Member of Parliament for Pirojpur-4
- In office 7 May 1986 – 15 April 1988
- Preceded by: Position created
- Succeeded by: Manirul Islam

Member of Parliament for Pirojpur-3
- In office 15 April 1988 – 6 December 1990
- Preceded by: Anwar Hossain Manju
- Succeeded by: Mohiuddin Ahmed
- In office 19 March 1996 – 30 March 1996
- Succeeded by: Rustum Ali Faraji

Personal details
- Born: 30 November 1932 Pirojpur District, Bengal Presidency, British India
- Died: 18 August 2020 (aged 87) Florida, United States
- Party: Jatiya Party (Ershad)

= M. A. Jabbar =

Bangladeshi politician (1932–2020)

M. A. Jabbar (30 November 1932 – 18 August 2020) was a Jatiya Party politician and a Jatiya Sangsad member representing the Pirojpur-3 and Pirojpur-4 constituencies.
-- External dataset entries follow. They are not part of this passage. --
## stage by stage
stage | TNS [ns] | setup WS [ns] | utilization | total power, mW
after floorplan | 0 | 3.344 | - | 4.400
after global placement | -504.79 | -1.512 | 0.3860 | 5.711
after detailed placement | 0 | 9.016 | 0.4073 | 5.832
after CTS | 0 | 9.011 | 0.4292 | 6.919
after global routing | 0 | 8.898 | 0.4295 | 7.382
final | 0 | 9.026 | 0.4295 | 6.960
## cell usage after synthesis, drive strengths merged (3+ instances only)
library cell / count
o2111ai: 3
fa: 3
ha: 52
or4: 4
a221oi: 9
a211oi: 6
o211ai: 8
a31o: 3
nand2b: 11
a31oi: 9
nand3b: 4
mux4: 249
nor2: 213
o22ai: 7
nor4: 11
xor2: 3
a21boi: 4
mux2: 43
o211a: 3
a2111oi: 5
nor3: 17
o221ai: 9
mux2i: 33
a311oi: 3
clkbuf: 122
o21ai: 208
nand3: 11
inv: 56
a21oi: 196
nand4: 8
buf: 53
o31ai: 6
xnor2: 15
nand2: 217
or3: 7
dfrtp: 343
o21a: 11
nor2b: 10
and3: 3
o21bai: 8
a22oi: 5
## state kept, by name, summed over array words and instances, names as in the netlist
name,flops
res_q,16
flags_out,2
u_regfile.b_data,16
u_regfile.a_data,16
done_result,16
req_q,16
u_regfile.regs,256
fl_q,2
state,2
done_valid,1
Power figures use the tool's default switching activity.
### src/rtl/led_chase_decoder.sv
// Receive-side decoder for the two-dot LED chaser. Samples the LED bus on
// strobe, locks onto the rotation, reports dot position and direction,
// counts completed laps and flags bad samples while locked.
// Ports:
//   i_clk      : clock, rising edge
//   i_rs       : synchronous active-low reset
//   i_en       : sample strobe; i_led_in is evaluated only when high
//   i_led_in   : observed LED bus
//   o_pos      : lower index of the lit pair
//   o_dir      : 0 = position increments, 1 = position decrements
//   o_locked   : high while locked onto the rotation
//   o_err      : one-cycle pulse per bad sample while locked
//   o_err_cnt  : bad samples since reset, saturating
//   o_lap_cnt  : completed laps, wrapping
//   o_state    : current FSM state (debug visibility)
module led_chase_decoder
    import led_chase_pkg::*;
#(
    parameter int WIDTH     = LED_WIDTH,
    parameter int LAP_W     = 8,
    parameter int ERR_LIMIT = 3
) (
    input  logic                    i_clk,
    input  logic                    i_rs,
    input  logic                    i_en,
    input  logic [WIDTH-1:0]        i_led_in,
    output logic [$clog2(WIDTH)-1:0] o_pos,
    output logic                    o_dir,
    output logic                    o_locked,
    output logic                    o_err,
    output logic [ERR_CNT_W-1:0]    o_err_cnt,
    output logic [LAP_W-1:0]        o_lap_cnt,
    output logic [1:0]              o_state
);

    localparam int PW     = $clog2(WIDTH);
    localparam int MISS_W = $clog2(ERR_LIMIT + 1);

    state_t               r_state, w_state_nxt;
    logic [PW-1:0]        r_pos, w_pos_nxt;
    logic                 r_dir, w_dir_nxt;
    logic                 r_locked;
    logic                 r_err, w_err_nxt;
    logic [ERR_CNT_W-1:0] r_err_cnt, w_err_cnt_nxt;
    logic [LAP_W-1:0]     r_lap_cnt, w_lap_nxt;
    logic [MISS_W-1:0]    r_miss, w_miss_nxt;

    logic                 w_legal;
    logic [PW-1:0]        w_pos_c;
    logic [PW-1:0]        w_pos_inc;
    logic [PW-1:0]        w_pos_dec;
    logic [PW-1:0]        w_exp;

    led_pair_classify #(
        .WIDTH (WIDTH),
        .PW    (PW)
    ) u_classify (
        .i_led   (i_led_in),
        .o_legal (w_legal),
        .o_pos   (w_pos_c)
    );

    // WIDTH is a power of two, so PW-bit arithmetic wraps modulo WIDTH.
    assign w_pos_inc = r_pos + 1'b1;
    assign w_pos_dec = r_pos - 1'b1;
    assign w_exp     = r_dir ? w_pos_dec : w_pos_inc;

    always_comb begin
        w_state_nxt   = r_state;
        w_pos_nxt     = r_pos;
        w_dir_nxt     = r_dir;
        w_miss_nxt    = r_miss;
        w_err_nxt     = 1'b0;
        w_err_cnt_nxt = r_err_cnt;
        w_lap_nxt     = r_lap_cnt;
        if (i_en) begin
            case (r_state)
                HUNT: begin
                    if (w_legal) begin
                        w_pos_nxt   = w_pos_c;
                        w_state_nxt = ACQ;
                    end
                end
                ACQ: begin
                    if (!w_legal) begin
                        w_state_nxt = HUNT;
                    end else if (w_pos_c == w_pos_inc) begin
                        w_dir_nxt   = 1'b0;
                        w_pos_nxt   = w_pos_c;
                        w_state_nxt = LOCKED;
                        // The step that achieves lock counts as a good step,
                        // including for lap completion.
                        if (w_pos_c == '0) w_lap_nxt = r_lap_cnt + 1'b1;
                    end else if (w_pos_c == w_pos_dec) begin
                        w_dir_nxt   = 1'b1;
                        w_pos_nxt   = w_pos_c;
                        w_state_nxt = LOCKED;
                        if (w_pos_c == '1) w_lap_nxt = r_lap_cnt + 1'b1;
                    end else begin
                        // Stalled (same position) or jumped: track and retry.
                        w_pos_nxt = w_pos_c;
                    end
                end
                LOCKED: begin
                    if (w_legal && (w_pos_c == w_exp)) begin
                        w_pos_nxt  = w_exp;
                        w_miss_nxt = '0;
                        if ((!r_dir && (w_exp == '0)) || (r_dir && (w_exp == '1)))
                            w_lap_nxt = r_lap_cnt + 1'b1;
                    end else begin
                        // Position is never re-synced while locked.
                        w_err_nxt = 1'b1;
                        if (r_err_cnt != '1) w_err_cnt_nxt = r_err_cnt + 1'b1;
                        if (r_miss == MISS_W'(ERR_LIMIT - 1)) begin
                            w_miss_nxt  = '0;
                            w_state_nxt = HUNT;
                        end else begin
                            w_miss_nxt = r_miss + 1'b1;
                        end
                    end
                end
                default: w_state_nxt = HUNT;
            endcase
        end
    end

    always_ff @(posedge i_clk) begin
        if (!i_rs) begin
            r_state   <= HUNT;
            r_pos     <= '0;
            r_dir     <= 1'b0;
            r_locked  <= 1'b0;
            r_err     <= 1'b0;
            r_err_cnt <= '0;
            r_lap_cnt <= '0;
            r_miss    <= '0;
        end else begin
            r_state   <= w_state_nxt;
            r_pos     <= w_pos_nxt;
            r_dir     <= w_dir_nxt;
            r_locked  <= (w_state_nxt == LOCKED);
            r_err     <= w_err_nxt;
            r_err_cnt <= w_err_cnt_nxt;
            r_lap_cnt <= w_lap_nxt;
            r_miss    <= w_miss_nxt;
        end
    end

    assign o_pos     = r_pos;
    assign o_dir     = r_dir;
    assign o_locked  = r_locked;
    assign o_err     = r_err;
    assign o_err_cnt = r_err_cnt;
    assign o_lap_cnt = r_lap_cnt;
    assign o_state   = r_state;

endmodule
File: src/rtl/uart_cpu_regs.sv
// rtl/uart_cpu_regs.sv - CPU register block of the FPGA UART (STAT, CTRL, TX, RX)
module uart_cpu_regs (
    input  logic        clk_i,
    input  logic        rst_ni,
    input  logic        wr_en_cpu_i,
    input  logic        rd_en_cpu_i,
    input  logic [1:0]  cpu_addr_i,
    input  logic [31:0] cpu_wr_data_i,
    output logic [31:0] cpu_rd_data_o,
    output logic        tx_en_o,
    output logic        tx_start_o,
    output logic [7:0]  tx_data_o,
    output logic [1:0]  tx_width_o,
    input  logic        tx_done_i,
    output logic        rx_en_o,
    output logic [1:0]  rx_width_o,
    input  logic        rx_valid_i,
    input  logic [7:0]  rx_data_i,
    input  logic        rx_frame_err_i,
    output logic        irq_o
);
    localparam int CPU_ADDR_WIDTH = 2;
    localparam int CPU_DATA_WIDTH = 32;

    localparam logic [CPU_ADDR_WIDTH-1:0] ADDR_STAT = 2'd0;
    localparam logic [CPU_ADDR_WIDTH-1:0] ADDR_CTRL = 2'd1;
    localparam logic [CPU_ADDR_WIDTH-1:0] ADDR_TX   = 2'd2;
    localparam logic [CPU_ADDR_WIDTH-1:0] ADDR_RX   = 2'd3;

    function automatic logic [7:0] width_mask(input logic [1:0] width, input logic [7:0] data);
        case (width)
            2'b00:   width_mask = data & 8'h1F;
            2'b01:   width_mask = data & 8'h3F;
            2'b10:   width_mask = data & 8'h7F;
            default: width_mask = data;
        endcase
    endfunction

    logic                      r_tx_en, r_tx_irq_en, r_rx_en, r_rx_irq_en;
    logic [1:0]                r_tx_width, r_rx_width;
    logic [7:0]                r_tx_reg, r_tx_shadow, r_rx_hold;
    logic                      r_busy, r_tx_start, r_tx_done;
    logic                      r_rx_valid, r_rx_overrun, r_rx_frame_err;
    logic [CPU_DATA_WIDTH-1:0] r_rd_data;
    logic                      r_irq;

    logic                      w_wr_stat, w_wr_ctrl, w_wr_tx, w_rd_rx;
    logic                      w_start_acc, w_rx_load;
    logic                      w_busy_nxt, w_tx_done_nxt, w_rx_valid_nxt;
    logic                      w_overrun_nxt, w_frame_err_nxt;
    logic                      w_tx_irq_en_nxt, w_rx_irq_en_nxt;
    logic [CPU_DATA_WIDTH-1:0] w_rd_mux;
    logic                      w_unused_wdata;

    assign w_wr_stat = wr_en_cpu_i && (cpu_addr_i == ADDR_STAT);
    assign w_wr_ctrl = wr_en_cpu_i && (cpu_addr_i == ADDR_CTRL);
    assign w_wr_tx   = wr_en_cpu_i && (cpu_addr_i == ADDR_TX);
    assign w_rd_rx   = rd_en_cpu_i && (cpu_addr_i == ADDR_RX);

    // A start needs the same write to leave tx_en set, and the core idle.
    assign w_start_acc = w_wr_ctrl && cpu_wr_data_i[1] && cpu_wr_data_i[0] && !r_busy;
    assign w_rx_load   = rx_valid_i && r_rx_en;

    always_comb begin
        w_busy_nxt = r_busy;
        if (w_start_acc)
            w_busy_nxt = 1'b1;
        else if (w_wr_ctrl && !cpu_wr_data_i[0])
            w_busy_nxt = 1'b0;
        else if (tx_done_i)
            w_busy_nxt = 1'b0;
    end

    // Hardware sets beat W1C clears; an RX read racing a new byte keeps valid without overrun.
    assign w_tx_done_nxt   = tx_done_i || (r_tx_done && !(w_wr_stat && cpu_wr_data_i[0]));
    assign w_rx_valid_nxt  = w_rx_load || (r_rx_valid && !w_rd_rx);
    assign w_overrun_nxt   = (w_rx_load && r_rx_valid && !w_rd_rx)
                           || (r_rx_overrun && !(w_wr_stat && cpu_wr_data_i[3]));
    assign w_frame_err_nxt = (w_rx_load && rx_frame_err_i)
                           || (r_rx_frame_err && !(w_wr_stat && cpu_wr_data_i[4]));

    assign w_tx_irq_en_nxt = w_wr_ctrl ? cpu_wr_data_i[2]  : r_tx_irq_en;
    assign w_rx_irq_en_nxt = w_wr_ctrl ? cpu_wr_data_i[17] : r_rx_irq_en;

    always_comb begin
        w_rd_mux = '0;
        case (cpu_addr_i)
            ADDR_STAT: w_rd_mux = {27'd0, r_rx_frame_err, r_rx_overrun, r_rx_valid, r_busy, r_tx_done};
            ADDR_CTRL: w_rd_mux = {9'd0, r_rx_width, 3'd0, r_rx_irq_en, r_rx_en,
                                   9'd0, r_tx_width, 2'd0, r_tx_irq_en, 1'b0, r_tx_en};
            ADDR_TX:   w_rd_mux = {24'd0, r_tx_reg};
            ADDR_RX:   w_rd_mux = {24'd0, r_rx_hold};
            default:   w_rd_mux = '0;
        endcase
    end

    assign w_unused_wdata = &{1'b0, cpu_wr_data_i[31:23], cpu_wr_data_i[20:18],
                              cpu_wr_data_i[15:7], cpu_wr_data_i[4:3]};

    always_ff @(posedge clk_i or negedge rst_ni) begin
        if (!rst_ni) begin
            r_tx_en        <= 1'b0;
            r_tx_irq_en    <= 1'b0;
            r_tx_width     <= 2'b00;
            r_rx_en        <= 1'b0;
            r_rx_irq_en    <= 1'b0;
            r_rx_width     <= 2'b00;
            r_tx_reg       <= 8'h00;
            r_tx_shadow    <= 8'h00;
            r_rx_hold      <= 8'h00;
            r_busy         <= 1'b0;
            r_tx_start     <= 1'b0;
            r_tx_done      <= 1'b0;
            r_rx_valid     <= 1'b0;
            r_rx_overrun   <= 1'b0;
            r_rx_frame_err <= 1'b0;
            r_rd_data      <= '0;
            r_irq          <= 1'b0;
        end else begin
            if (w_wr_ctrl) begin
                r_tx_en     <= cpu_wr_data_i[0];
                r_tx_irq_en <= cpu_wr_data_i[2];
                r_tx_width  <= cpu_wr_data_i[6:5];
                r_rx_en     <= cpu_wr_data_i[16];
                r_rx_irq_en <= cpu_wr_data_i[17];
                r_rx_width  <= cpu_wr_data_i[22:21];
            end
            if (w_wr_tx)
                r_tx_reg <= cpu_wr_data_i[7:0];
            if (w_start_acc)
                r_tx_shadow <= width_mask(cpu_wr_data_i[6:5], r_tx_reg);
            if (w_rx_load)
                r_rx_hold <= width_mask(r_rx_width, rx_data_i);
            if (rd_en_cpu_i)
                r_rd_data <= w_rd_mux;

            r_tx_start     <= w_start_acc;
            r_busy         <= w_busy_nxt;
            r_tx_done      <= w_tx_done_nxt;
            r_rx_valid     <= w_rx_valid_nxt;
            r_rx_overrun   <= w_overrun_nxt;
            r_rx_frame_err <= w_frame_err_nxt;
            r_irq          <= (w_tx_done_nxt && w_tx_irq_en_nxt) || (w_rx_valid_nxt && w_rx_irq_en_nxt);
        end
    end

    assign cpu_rd_data_o = r_rd_data;
    assign tx_en_o       = r_tx_en;
    assign tx_start_o    = r_tx_start;
    assign tx_data_o     = r_tx_shadow;
    assign tx_width_o    = r_tx_width;
    assign rx_en_o       = r_rx_en;
    assign rx_width_o    = r_rx_width;
    assign irq_o         = r_irq;

endmodule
In February 2015, Jabbar was sentenced to jail until death on the conviction of four charges of crimes against humanity and genocide committed during Bangladesh Liberation War in 1971.

==Early life and career==
Jabbar earned his bachelor's in engineering degree and joined the politics of Muslim League. He was elected an MPA in 1964. He was elected to the parliament from Pirojpur-4 as a Jatiya Party candidate in 1986. Jabbar was elected to the parliament from Pirojpur-3 as a Jatiya Party candidate in 1988.

===War crimes and convictions===
According to the International Crimes Tribunal prosecution, while Jabbar was serving as the chairman of Mathbaria Peace Committee, he played a key role in the formation of the Razakar force and led it to commit war crimes. They brought five charges against him for killing, mass killing, looting and forced conversions in Pirojpur in 1971:
- Killing two freedom fighters at Mathbaria's Phuljhuri during the Liberation War. Torching and ransacking of over 100 houses at Nathparha and Kuluparha in Pirojpur.
- Killing a man at Phuljhuri, setting fire to 360 houses before looting them.
- Killing 11 people at Pirojpur's Noli village, looting and setting fire to 60 houses there.
- Forced conversion of 200 Hindus at Phuljhuri.
- Detaining 37 people from Angulkata and Mathbaria, killing 22 of them and seriously injuring others.

In May 2014, an arrest warrant was issued against Jabbar. According to the investigators, he had resided in the United States in his later life.